We've noted before that most murder victims in the United States are often demographically-related to their murderers, but did you know that they would also appear to be even more closely linked on their social networks?
A new study of gun violence in Chicago, led by Yale sociologist Andrew Papachristos, reveals that a person's social network is a key predictor in whether an individual will become a victim of gun homicide, even more so than race, age, gender, poverty, or gang affiliation.
"Risk factors like race and poverty are not the predictors they have been assumed to be," said Papachristos, "It's who you hang out with that gets you into trouble. It's tragic, but not random."
The study, co-authored with Christopher Wildeman from the Yale Department of Sociology, likens gun violence to a blood-borne pathogen. In the analysis, published Nov. 14 in The American Journal of Public Health, Papachristos notes that crime, like a disease, follows certain patterns. People in the same social network, he said, are more likely to engage in similar risky behaviors—like carrying a firearm or taking part in criminal activities—which increases the probability of victimization.
The abstract of Papachristos and Wildeman's paper puts some numbers behind what they found:
Combining 5 years of homicide and police records, we analyzed a network of 3718 high-risk individuals that was created by instances of co-offending. We used logistic regression to model the odds of being a gunshot homicide victim by individual characteristics, network position, and indirect exposure to homicide. Results. Forty-one percent of all gun homicides occurred within a network component containing less than 4% of the neighborhood’s population. Network-level indicators reduced the association between individual risk factors and homicide victimization and improved the overall prediction of individual victimization. Network exposure to homicide was strongly associated with victimization: the closer one is to a homicide victim, the greater the risk of victimization. Regression models show that exposure diminished with social distance: each social tie removed from a homicide victim decreased one’s odds of being a homicide victim by 57%.
The bottom line: the more space there is between you and a criminal, the better.
Other Food for Thought
In some U.S. cities with high murder rates, such as Milwaukee, Baltimore, Chicago (the current U.S. homicide capital), New Orleans, Philadelphia, San Francisco, Washington D.C., and even smaller towns like Flint, Michigan, a very large percentage of the victims of firearm-related homicides have criminal records, which means these homicides really involve criminals killing criminals.
Meanwhile, about 1 out of 8 homicide offenders serving time in U.S. prisons have been diagnosed with mental illnesses.

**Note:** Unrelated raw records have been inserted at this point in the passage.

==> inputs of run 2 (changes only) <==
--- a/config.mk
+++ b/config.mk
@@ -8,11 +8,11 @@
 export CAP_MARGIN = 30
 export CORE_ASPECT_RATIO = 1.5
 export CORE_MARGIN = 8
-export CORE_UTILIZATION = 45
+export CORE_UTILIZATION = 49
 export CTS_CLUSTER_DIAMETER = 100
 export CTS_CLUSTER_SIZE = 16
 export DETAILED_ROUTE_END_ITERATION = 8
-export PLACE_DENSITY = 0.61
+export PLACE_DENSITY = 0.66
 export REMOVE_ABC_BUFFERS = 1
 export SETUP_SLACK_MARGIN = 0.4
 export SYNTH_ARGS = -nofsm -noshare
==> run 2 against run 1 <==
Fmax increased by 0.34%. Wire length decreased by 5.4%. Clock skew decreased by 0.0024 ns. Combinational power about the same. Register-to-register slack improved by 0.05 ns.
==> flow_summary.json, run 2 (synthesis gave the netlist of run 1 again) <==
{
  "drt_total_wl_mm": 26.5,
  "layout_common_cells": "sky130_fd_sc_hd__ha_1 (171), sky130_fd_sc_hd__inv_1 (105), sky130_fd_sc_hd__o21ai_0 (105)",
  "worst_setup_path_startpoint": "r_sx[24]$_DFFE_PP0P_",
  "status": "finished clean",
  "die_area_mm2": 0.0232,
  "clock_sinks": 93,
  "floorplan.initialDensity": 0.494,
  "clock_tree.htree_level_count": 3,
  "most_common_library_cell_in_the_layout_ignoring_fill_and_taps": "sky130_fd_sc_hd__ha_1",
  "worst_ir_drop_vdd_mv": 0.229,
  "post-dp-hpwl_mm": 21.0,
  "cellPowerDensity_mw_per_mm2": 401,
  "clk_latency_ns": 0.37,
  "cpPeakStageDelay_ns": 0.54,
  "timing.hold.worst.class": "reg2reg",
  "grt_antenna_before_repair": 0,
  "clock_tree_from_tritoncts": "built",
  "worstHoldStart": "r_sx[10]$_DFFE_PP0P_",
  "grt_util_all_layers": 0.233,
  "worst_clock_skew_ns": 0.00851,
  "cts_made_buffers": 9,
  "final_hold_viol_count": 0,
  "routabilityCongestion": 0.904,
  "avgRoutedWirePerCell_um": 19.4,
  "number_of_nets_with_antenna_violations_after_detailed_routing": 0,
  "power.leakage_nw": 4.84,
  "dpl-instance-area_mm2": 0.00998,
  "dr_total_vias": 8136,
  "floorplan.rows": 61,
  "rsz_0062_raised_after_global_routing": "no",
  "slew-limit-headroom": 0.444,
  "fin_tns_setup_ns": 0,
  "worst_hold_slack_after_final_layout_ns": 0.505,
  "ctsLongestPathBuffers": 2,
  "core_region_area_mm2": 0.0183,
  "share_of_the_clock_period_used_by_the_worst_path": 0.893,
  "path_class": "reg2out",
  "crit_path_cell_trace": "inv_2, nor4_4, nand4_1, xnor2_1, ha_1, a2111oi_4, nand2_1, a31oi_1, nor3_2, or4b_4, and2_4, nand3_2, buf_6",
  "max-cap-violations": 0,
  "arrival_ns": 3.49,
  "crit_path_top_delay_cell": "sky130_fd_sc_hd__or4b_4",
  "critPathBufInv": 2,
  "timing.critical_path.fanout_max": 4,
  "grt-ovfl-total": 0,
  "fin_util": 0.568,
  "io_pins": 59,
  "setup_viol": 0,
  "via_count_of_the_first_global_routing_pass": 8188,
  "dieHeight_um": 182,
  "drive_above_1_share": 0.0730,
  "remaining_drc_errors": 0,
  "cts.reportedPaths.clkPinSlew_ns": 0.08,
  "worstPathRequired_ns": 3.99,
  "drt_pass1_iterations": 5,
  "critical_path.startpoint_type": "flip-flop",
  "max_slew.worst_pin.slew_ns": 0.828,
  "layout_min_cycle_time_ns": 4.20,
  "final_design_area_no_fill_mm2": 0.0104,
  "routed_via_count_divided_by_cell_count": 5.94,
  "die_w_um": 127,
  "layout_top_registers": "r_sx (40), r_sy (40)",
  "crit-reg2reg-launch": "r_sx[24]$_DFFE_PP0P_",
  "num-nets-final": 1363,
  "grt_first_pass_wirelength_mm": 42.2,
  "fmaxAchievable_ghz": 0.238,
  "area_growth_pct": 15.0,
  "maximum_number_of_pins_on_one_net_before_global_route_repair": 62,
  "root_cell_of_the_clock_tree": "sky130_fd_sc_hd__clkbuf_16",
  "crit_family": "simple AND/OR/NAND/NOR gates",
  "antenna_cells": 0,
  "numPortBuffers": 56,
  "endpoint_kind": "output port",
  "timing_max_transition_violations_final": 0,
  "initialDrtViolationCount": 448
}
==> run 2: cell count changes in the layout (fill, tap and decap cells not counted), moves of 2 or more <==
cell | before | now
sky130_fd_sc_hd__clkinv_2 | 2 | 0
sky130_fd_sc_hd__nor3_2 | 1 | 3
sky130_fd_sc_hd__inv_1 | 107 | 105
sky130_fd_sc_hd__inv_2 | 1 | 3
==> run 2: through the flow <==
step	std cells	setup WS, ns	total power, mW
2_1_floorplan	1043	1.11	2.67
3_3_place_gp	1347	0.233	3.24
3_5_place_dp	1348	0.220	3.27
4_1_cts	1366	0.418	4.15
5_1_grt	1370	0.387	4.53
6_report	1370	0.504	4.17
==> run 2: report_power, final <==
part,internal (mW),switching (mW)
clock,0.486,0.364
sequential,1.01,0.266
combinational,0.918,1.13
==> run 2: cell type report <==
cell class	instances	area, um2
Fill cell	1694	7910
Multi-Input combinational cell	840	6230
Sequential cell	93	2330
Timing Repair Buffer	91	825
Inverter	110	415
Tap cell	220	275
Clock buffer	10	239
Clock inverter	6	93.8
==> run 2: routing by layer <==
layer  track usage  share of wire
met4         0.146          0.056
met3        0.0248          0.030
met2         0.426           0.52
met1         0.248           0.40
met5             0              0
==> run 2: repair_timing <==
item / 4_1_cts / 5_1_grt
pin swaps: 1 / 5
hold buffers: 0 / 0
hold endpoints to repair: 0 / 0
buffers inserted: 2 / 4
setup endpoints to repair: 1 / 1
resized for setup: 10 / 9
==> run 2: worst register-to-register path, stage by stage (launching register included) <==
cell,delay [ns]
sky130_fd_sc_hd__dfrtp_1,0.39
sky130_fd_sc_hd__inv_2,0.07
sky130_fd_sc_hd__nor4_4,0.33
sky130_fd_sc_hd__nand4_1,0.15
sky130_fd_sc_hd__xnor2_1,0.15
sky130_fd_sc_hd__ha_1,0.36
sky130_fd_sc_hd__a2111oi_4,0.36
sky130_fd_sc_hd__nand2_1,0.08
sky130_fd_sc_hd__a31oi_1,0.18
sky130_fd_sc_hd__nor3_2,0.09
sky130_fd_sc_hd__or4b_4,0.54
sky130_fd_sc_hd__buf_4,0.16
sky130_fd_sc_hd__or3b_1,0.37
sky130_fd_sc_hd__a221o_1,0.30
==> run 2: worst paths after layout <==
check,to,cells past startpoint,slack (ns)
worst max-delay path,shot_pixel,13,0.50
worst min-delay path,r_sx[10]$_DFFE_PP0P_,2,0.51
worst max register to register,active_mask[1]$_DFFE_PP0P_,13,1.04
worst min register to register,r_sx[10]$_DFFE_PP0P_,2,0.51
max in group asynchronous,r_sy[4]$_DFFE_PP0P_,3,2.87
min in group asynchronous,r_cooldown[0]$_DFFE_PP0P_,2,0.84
===== config.mk =====
export PLATFORM = sky130hd
export DESIGN_NAME = taylor_series_engine_flat
export DESIGN_NICKNAME = d
export VERILOG_FILES = /design/src/rtl/taylor_series_engine_if.sv /design/src/rtl/taylor_series_engine.sv /design/src/flat_wrapper.sv
export SDC_FILE = /design/constraint.sdc
export NUM_CORES = 1
export LEC_CHECK = 0
export BUFFER_PORTS_ARGS = -buffer_cell sky130_fd_sc_hd__buf_2
export CORE_MARGIN = 3
export CORE_UTILIZATION = 55
export CTS_BUF_LIST = sky130_fd_sc_hd__clkbuf_8
export DETAILED_ROUTE_END_ITERATION = 10
export GPL_ROUTABILITY_DRIVEN = 0
export PLACE_DENSITY = 0.7
export SLEW_MARGIN = 0
export SYNTH_ARGS = -nofsm -noshare
export SYNTH_HDL_FRONTEND = slang
export SYNTH_SLANG_ARGS = --single-unit

===== constraint.sdc =====
create_clock -name clk -period 10.4 [get_ports clk]
set_input_delay 1.04 -clock clk [delete_from_list [all_inputs] [get_ports clk]]
set_output_delay 1.04 -clock clk [all_outputs]
set_load 0.02 [all_outputs]

===== src/rtl/taylor_series_engine_if.sv =====
// Start/done handshake bundle for the Taylor-series function unit.
// The sequencer drives the request side (master); the engine answers on the slave side.
interface taylor_series_engine_if #(
    parameter int W     = 16,
    parameter int IBITS = 2
);
    logic               start;
    logic [1:0]         mode;
    logic [W-1:0]       x;
    logic               busy;
    logic               done;
    logic [W+IBITS-1:0] result;

    modport master (output start, mode, x, input busy, done, result);
    modport slave  (input start, mode, x, output busy, done, result);
endinterface


===== src/rtl/taylor_series_engine.sv =====
// Iterative Taylor-series evaluator for e^x, cosh(x), sinh(x) with x in [0,1) as Q0.W.
// Each term costs two cycles: multiply by x, then by 1/n from a constant ROM.
module taylor_series_engine #(
    parameter int W     = 16,
    parameter int IBITS = 2,
    parameter int TERMS = 8
) (
    input  logic                   clk,
    input  logic                   rst,
    taylor_series_engine_if.slave  bus
);
    localparam int RW = W + IBITS;
    localparam logic [W:0] ONE = {1'b1, {W{1'b0}}};

    typedef enum logic [1:0] {IDLE, MULX, MULC, DONE} state_t;
    typedef enum logic [1:0] {M_EXP, M_COSH, M_SINH, M_RSVD} mode_t;

    state_t        state, state_nx;
    mode_t         mode_r;
    logic [W-1:0]  xr;
    logic [W-1:0]  term;
    logic [3:0]    n;
    logic [RW-1:0] result;

    logic [W-1:0]  coef_rom [16];
    logic [W-1:0]  term_x, term_c;
    logic [RW:0]   sum;
    logic [RW-1:0] sum_sat;
    logic          accept, sel;

    // 1/n in Q0.W; 1/1 is clipped to the largest representable fraction.
    for (genvar i = 0; i < 16; i++) begin : g_coef
        if (i == 0) begin : g_zero
            assign coef_rom[i] = '0;
        end else if (i == 1) begin : g_one
            assign coef_rom[i] = '1;
        end else begin : g_div
            assign coef_rom[i] = W'(ONE / (W+1)'(i));
        end
    end

    assign accept  = bus.start && (state == IDLE || state == DONE);
    assign term_x  = W'(({{W{1'b0}}, term} * {{W{1'b0}}, xr}) >> W);
    assign term_c  = W'(({{W{1'b0}}, term} * {{W{1'b0}}, coef_rom[n]}) >> W);
    assign sum     = {1'b0, result} + (RW+1)'(term_c);
    assign sum_sat = sum[RW] ? '1 : sum[RW-1:0];

    always_comb begin
        // NOTE: every signal gets a default before the case so no latch can be inferred.
        sel      = 1'b1;
        state_nx = state;
        case (mode_r)
            M_COSH:  sel = ~n[0];
            M_SINH:  sel = n[0];
            default: sel = 1'b1;
        endcase
        case (state)
            IDLE:    if (accept) state_nx = MULX;
            MULX:    state_nx = MULC;
            MULC:    state_nx = (n == 4'(TERMS)) ? DONE : MULX;
            DONE:    state_nx = accept ? MULX : IDLE;
            default: state_nx = IDLE;
        endcase
    end

    // NOTE: sequential state uses non-blocking assignments so all registers update together.
    always_ff @(posedge clk or negedge rst) begin
        if (!rst) state <= IDLE;
        else      state <= state_nx;
    end

    // NOTE: every datapath register is reset so a dropped run leaves no stale term or sum.
    always_ff @(posedge clk or negedge rst) begin
        if (!rst) begin
            xr     <= '0;
            mode_r <= M_EXP;
            term   <= '0;
            n      <= '0;
            result <= '0;
        end else if (accept) begin
            xr     <= bus.x;
            mode_r <= mode_t'(bus.mode);
            term   <= '1;
            n      <= 4'd1;
            result <= (bus.mode == 2'd2) ? '0 : RW'(ONE);
        end else if (state == MULX) begin
            term <= term_x;
        end else if (state == MULC) begin
            term <= term_c;
            n    <= n + 4'd1;
            if (sel) result <= sum_sat;
        end
    end

    assign bus.busy   = (state == MULX) || (state == MULC);
    assign bus.done   = (state == DONE);
    assign bus.result = result;
endmodule

===== src/flat_wrapper.sv =====
// flat-port wrapper written by rule: the top's interface ports become plain ports
module taylor_series_engine_flat 
#(
    parameter int W     = 16,
    parameter int IBITS = 2,
    parameter int TERMS = 8
)
  (clk, rst, bus_start, bus_mode, bus_x, bus_busy, bus_done, bus_result);
  taylor_series_engine_if #(.W(W), .IBITS(IBITS)) bus_i ();
  input  logic clk;
  input  logic rst;
  input wire logic [$bits(bus_i.start)-1:0] bus_start;
  input wire logic [$bits(bus_i.mode)-1:0] bus_mode;
  input wire logic [$bits(bus_i.x)-1:0] bus_x;
  output wire logic [$bits(bus_i.busy)-1:0] bus_busy;
  output wire logic [$bits(bus_i.done)-1:0] bus_done;
  output wire logic [$bits(bus_i.result)-1:0] bus_result;
  assign bus_i.start = bus_start;
  assign bus_i.mode = bus_mode;
  assign bus_i.x = bus_x;
  assign bus_busy = bus_i.busy;
  assign bus_done = bus_i.done;
  assign bus_result = bus_i.result;
  taylor_series_engine #(.W(W), .IBITS(IBITS), .TERMS(TERMS)) u_core (.clk(clk), .rst(rst), .bus(bus_i));
endmodule

==> results.md, run 1 <==
- Relative slew slack: 16.7%
- Outcome: complete, no violations
- Achievable Freq: 0.104 GHz
- Worst Setup End Kind: flop
- Ys flop type: dfrtp_1
- Synth top area share: 39.1%
- Post-Syn Nets: 2924
- Core area: 35100 um^2
- CP Depth: 34
- DP Wirelength: 39.5 mm
- Layout Nets: 2894
- Clk Latency, worst-skew pair: 410 ps
- Multi-input logic area: 16100 um^2
- Post-CTS resize count: 0
- Post-synthesis mux area share: 0.726%
- Asr flop ratio synth: 100%
- Post-DR wirelength/cell: 18.7 um
- Slew @ Worst Pin: 1250 ps
- Total CTS buffers: 9
- I/O Buffers: 40
- Area grow syn2layout: 4.22%
- Largest family of logic cells by synthesized area: adder cells
- Yosys warns: 0
- Initial antenna violation count: 0
- Setup TNS: 0 ps
- Cells after Synth: 2280
- Worst hold path class: flop to flop
- Reg-to-reg slack, setup: 750 ps
- Worst Setup EP: u_core.bus.result[5]
- Fillers: 3173
- Unrepaired setup endpoints after global routing: no
- RR Endpoint: u_core.bus.result[5]
- Antenna cells: 0
- Via/cell ratio: 5.66
- WP buf/inv: 7
- Die Area: 38400 um^2
- Crit-path slowest cell: dfrtp_1
- Fin crit share: 92.8%
- Io pins: 41
- Final ANT Viol Nets: 0
- Synth Area in Simple Gates: 16.7%
- Clock skew: 25.4 ps
- Fin crit period: 9650 ps
- Arrival @ worst endpoint: 9950 ps
- Crit-path most repeated cell: inv_1
- Startpoint types: flop
- Number of flops mapped to enable cells by yosys: 0
- Initial Utilization: 56.6%
- GRT Overall Usage: 27.6%
- Die width: 196 um
- Flops & latches, synth: 58
- Max FO, Critical Path: 16
- Largest cells by area after synthesis: fa_1 39%, ha_1 15%, inv_1 9.4%, nand2_1 7.5%, dfrtp_1 7.3%
- First-pass detailed-route iteration total: 5
- RR Startpoint: u_core.n[0]
- Fin. Hold Viols: 0
- Cell with the most instances after synthesis: inv_1
- CTS max path bufs: 2
- Crit path from: u_core.n[0]
- Layout cells sized above 1: 4.75%
- Initial detailed-routing violation count: 1086
- First-pass GRT wire length: 84.4 mm
- Die H: 196 um
- Residual DRC: 0
- Setup violations, final: 0
- Detailed-route via count: 15342
- Largest net degree at the start of global routing: 59
- Slew Limit Fails: 0
- H-tree depth: 3
- Adder-Cell Fraction of Synth Area: 54.0%
- Clock sink count: 58
- Avg Cell Area, Syn: 8.69 um^2
- Sequential share of the synthesized area: 7.32%
- Rows: 68
- CP max stage delay: 630 ps
- CTS tree: yes
- XOR/XNOR share of the synthesized area: 2.03%
- CP Class: flop to flop
- Register area: 1450 um^2
- Synth cell types: 69
- Worst EP required: 10700 ps
- Leading cell types by count after synthesis: 498 x inv_1, 395 x nand2_1, 387 x fa_1
- Hold-fix buffers, CTS: 0
- Drt total wl: 50.6 mm
- Clock Pin Slew Worst Setup and Hold Paths: 100 ps
- CTS root buffer: clkbuf_8
- Max cap viols: 0
- Complex-gate fraction of the synthesized area: 7.62%
- Setup Buffers After CTS: 0
- Cell Area, Synth: 19800 um^2
- Total grt overflow: 0
- Cell taking the most area after synthesis: fa_1
- Top delay family on crit path: adder cells
- R2R cell count: 34
- Vias in the first global route: 16447
[metal layers]
metal  up-vias  GRT usage (%)  part of all wire (%)
li1       6863              -                     -
met1      7862           37.0                    41
met2       524           45.8                    48
met3        93           5.15                   7.8
met4         0           8.32                   3.1
met5         -              0                     0
[worst min-delay path: stages, from the launching register on]
cell and delay, ps:
dfrtp_1 390, a21oi_1 80, o21ai_0 70
[worst min-delay path by stage]
stage	start	end	slack [ps]	cells past startpoint
floorplan	u_core.state[1]	u_core.state[1]	520	1
global placement	u_core.bus.result[10]	u_core.bus.result[10]	530	1
detailed placement	u_core.bus.result[3]	u_core.bus.result[3]	540	1
CTS	u_core.bus.result[15]	u_core.bus.result[15]	570	2
global route	u_core.state[1]	u_core.state[1]	600	1
finish	u_core.bus.result[15]	u_core.bus.result[15]	560	2
[per-stage QoR]
stage	instance area (um^2)	setup slack, ps	instances	util, %	hold slack (ps)
floorplan	19800	1680	2280	-	518
global placement	20400	1150	2694	58.2	529
detailed placement	20400	945	2694	58.2	543
CTS	20700	901	2710	58.9	567
global route	20700	78.4	2710	58.9	599
finish	20700	751	2710	58.9	562
[sequential cells by signal (all words and copies together), names as in the netlist]
signal / cells
u_core.n: 4
u_core.mode_r: 2
u_core.bus.result: 18
u_core.state: 2
u_core.term: 16
u_core.xr: 16
[area by class of cell]
cell class | instances | share of cell area, %
timing repair buffer | 72 | 2.13
sequential | 58 | 7.03
clock buffer | 9 | 0.600
inverter | 498 | 9.05
multi-input combinational | 1611 | 77.8
tap | 455 | 2.76
clock inverter | 7 | 0.606
[cells by family after synthesis]
kind of cell               count (synthesis)
and+or+nand+nor                          701
adders and majority gates                623
buffers and inverters                    611
AOI/OAI and AO/OA                        227
DFF                                       58
xor gates and xnor gates                  46
muxes                                     14
[cell usage in the layout (no fill, tap or decap), types with 7 or more instances in the layout]
cell        n
and3_1     11
ha_1      236
nand4_1     9
fa_1      387
o21a_1      9
o21ai_0    42
nor2_1     36
a21o_1     20
a221o_1    11
dfrtp_1    58
xor2_1     16
nand2b_1   10
clkbuf_8    9
nor2b_1    22
a211oi_1    8
nand3_1    16
and2_1    166
xnor2_1    30
mux2i_1    11
buf_2      40
a31oi_1    19
nand2_1   395
buf_4      32
nor3_1      7
inv_1     498
a21oi_1    65
Power of run 1 is left out: the tool's default activity adds up to more than one toggle a clock period on the data nets, which glitch-free logic cannot reach.
==> run 2: changes to the inputs <==
--- a/config.mk
+++ b/config.mk
@@ -5,13 +5,13 @@
 export SDC_FILE = /design/constraint.sdc
 export NUM_CORES = 1
 export LEC_CHECK = 0
-export BUFFER_PORTS_ARGS = -buffer_cell sky130_fd_sc_hd__buf_2
 export CORE_MARGIN = 3
 export CORE_UTILIZATION = 55
 export CTS_BUF_LIST = sky130_fd_sc_hd__clkbuf_8
 export DETAILED_ROUTE_END_ITERATION = 10
+export DONT_BUFFER_PORTS = 1
 export GPL_ROUTABILITY_DRIVEN = 0
-export PLACE_DENSITY = 0.7
+export PLACE_DENSITY = 0.69
 export SLEW_MARGIN = 0
 export SYNTH_ARGS = -nofsm -noshare
 export SYNTH_HDL_FRONTEND = slang
==> results.md, run 2 (synthesis gave the netlist of run 1 again) <==
- Outcome: complete, no violations
- Crit-path slowest cell: dfrtp_1
- Final ANT Viol Nets: 0 (unchanged)
- Clock sink count: 58 (unchanged)
- Unrepaired setup endpoints after global routing: no
- Antenna cells: 0 (unchanged)
- Max FFs per register: 18 (unchanged)
- Total grt overflow: 0 (unchanged)
- Residual DRC: 0 (unchanged)
- Crit-path most repeated cell: inv_1
- Setup Slack @ Placement: 690 ps (-256 ps)
- Fin crit period: 9710 ps (+64.5 ps)
- Initial detailed-routing violation count: 1094 (+0.74%)
- RR Endpoint: u_core.bus.result[5]
- Clk Latency, worst-skew pair: 400 ps (about the same)
- Fin worst setup slack: 687 ps (-64.5 ps)
- Area grow syn2layout: 3.08%
- Arrival @ worst endpoint: 9990 ps (+40 ps)
- Max cap viols: 0 (unchanged)
- Clock Pin Slew Worst Setup and Hold Paths: 100 ps (about the same)
- CP max stage delay: 630 ps (about the same)
- Top Registers: u_core.bus.result (18), u_core.term (16), u_core.xr (16)
- Commonest non-fill, non-tap cell in the layout: inv_1
- First-pass GRT wire length: 83.6 mm (-1.0%)
- Most frequent cells in the layout: 498 x inv_1, 395 x nand2_1, 387 x fa_1
- Routed wl met2: 24.0 mm (-1.4%)
- Detailed-route via count: 15243 (-0.65%)
- H-tree depth: 3 (unchanged)
- I/O Buffers: 0 (-100%)
- Rows: 68 (unchanged)
- DP Wirelength: 39.8 mm (+0.55%)
- Worst hold path class: input pin to async pin
- Initial antenna violation count: 1 (+1)
- Post-DR wirelength/cell: 18.9 um (+1.1%)
- Achievable Freq: 0.103 GHz (-0.66%)
- Io pins: 41 (unchanged)
- Setup TNS: 0 ps (unchanged)
- Vias in the first global route: 16142 (-1.9%)
- Die Area: 38400 um^2 (unchanged)
- Total CTS buffers: 9 (unchanged)
- Slew Limit Fails: 0 (unchanged)
- Die width: 196 um (unchanged)
- Setup violations, final: 0 (unchanged)
- First-pass detailed-route iteration total: 6 (+1)
- CTS root buffer: clkbuf_8
- Via/cell ratio: 5.72 (+0.99%)
- Core area: 35100 um^2 (unchanged)
- Slew @ Worst Pin: 1160 ps (-92.5 ps)
- Clock skew: 25.1 ps (-0.319 ps)
- Utilization after layout: 58.3% (-0.64 points)
- Top reg by flops: u_core.bus.result
- CTS tree: yes
- Worst Setup End Kind: flop
- M1 WL: 20.3 mm (-2.4%)
- CP Class: flop to flop
- Met3 WL: 4.21 mm (+6.6%)
- Layout cells sized above 1: 2.94% (-1.8 points)
- Fin. Hold Viols: 0 (unchanged)
- Die H: 196 um (unchanged)
- Max FO, Critical Path: 16 (unchanged)
- Layout Nets: 2850 (-1.5%)
- Relative slew slack: 22.0% (+5.4 points)
- Largest net degree at the start of global routing: 59 (unchanged)
- Reg-to-reg slack, setup: 690 ps (-60 ps)
- Drt total wl: 50.4 mm (-0.50%)
- GRT Overall Usage: 27.3% (-0.26 points)
- Worst EP required: 10680 ps (-20 ps)
- R2R cell count: 37 (+8.8%)
- Fin crit share: 93.4% (+0.62 points)
- CTS max path bufs: 2 (unchanged)
- RR Startpoint: u_core.n[0]
- DR top layer: met4
- Startpoint types: flop
- Initial Utilization: 56.6% (unchanged)
[run 2: changes by cell type in the layout (fill, tap and decap cells not counted), sizes merged]
cell | before | now
inv | 499 | 500
buf | 72 | 28
clkinv | 3 | 2
[run 2: what timing repair did]
action                                  in CTS  in global routing
hold buffers                                 0                  0
hold endpoints to repair                     0                  0
resized for setup                            0                  1
buffers inserted                             0                  0
endpoints found under the setup margin       0                  4
[run 2: final cells by class]
| type | count | area (um^2) |
|---|---|---|
| Timing Repair Buffer | 28 | 210 |
| Inverter | 498 | 1870 |
| Multi-Input combinational cell | 1611 | 16100 |
| Sequential cell | 58 | 1450 |
| Clock inverter | 7 | 125 |
| Fill cell | 3099 | 14600 |
| Tap cell | 455 | 569 |
| Clock buffer | 9 | 124 |
[run 2: worst max path at each step]
stage	endpoint	slack, ps	start
after global placement	u_core.bus.result[1]	950	u_core.n[0]
after floorplan	u_core.bus.result[10]	1680	u_core.n[0]
after CTS	u_core.bus.result[12]	670	u_core.n[0]
final	u_core.bus.result[5]	690	u_core.n[0]
after detailed placement	u_core.bus.result[9]	690	u_core.n[0]
after global routing	u_core.bus.result[13]	90	u_core.n[0]
[run 2: metal layers]
| metal | vias to the layer above | global-route usage, % |
|---|---|---|
| li1 | 6794 | - |
| met1 | 7714 | 36.8 |
| met2 | 626 | 45.3 |
| met3 | 109 | 4.88 |
| met4 | 0 | 8.32 |
| met5 | - | 0 |
[run 2: critical path: cells and delay by family (launching register included)]
| family | cells | cell delay, ps |
|---|---|---|
| xor gates and xnor gates | 1 | 200 |
| and+or+nand+nor | 4 | 990 |
| AOI/OAI and AO/OA | 15 | 2990 |
| adders and majority gates | 9 | 4080 |
| buffers and inverters | 8 | 700 |
| DFF | 1 | 630 |
[run 2: metrics by stage]
step           std cells  hold WS, ps  area, um^2
2_1_floorplan       2280          518       19800
3_3_place_gp        2650          551       20200
3_5_place_dp        2650          552       20200
4_1_cts             2666          308       20400
5_1_grt             2666          313       20400
6_report            2666          325       20400
Power of run 2 is left out for the same reason.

One might reasonably wonder then if what we have is not so much an inadequately-controlled firearm problem as it is an inadequately-controlled criminal and mentally-ill population problem. And maybe the real question you need to answer with respect to your own personal safety is who do you know who falls in both categories?
References
Andrew V. Papachristos and Christopher Wildeman. (2013). Network Exposure and Homicide Victimization in an African American Community. American Journal of Public Health. e-View Ahead of Print. doi: 10.2105/AJPH.2013.301441. [Abstract].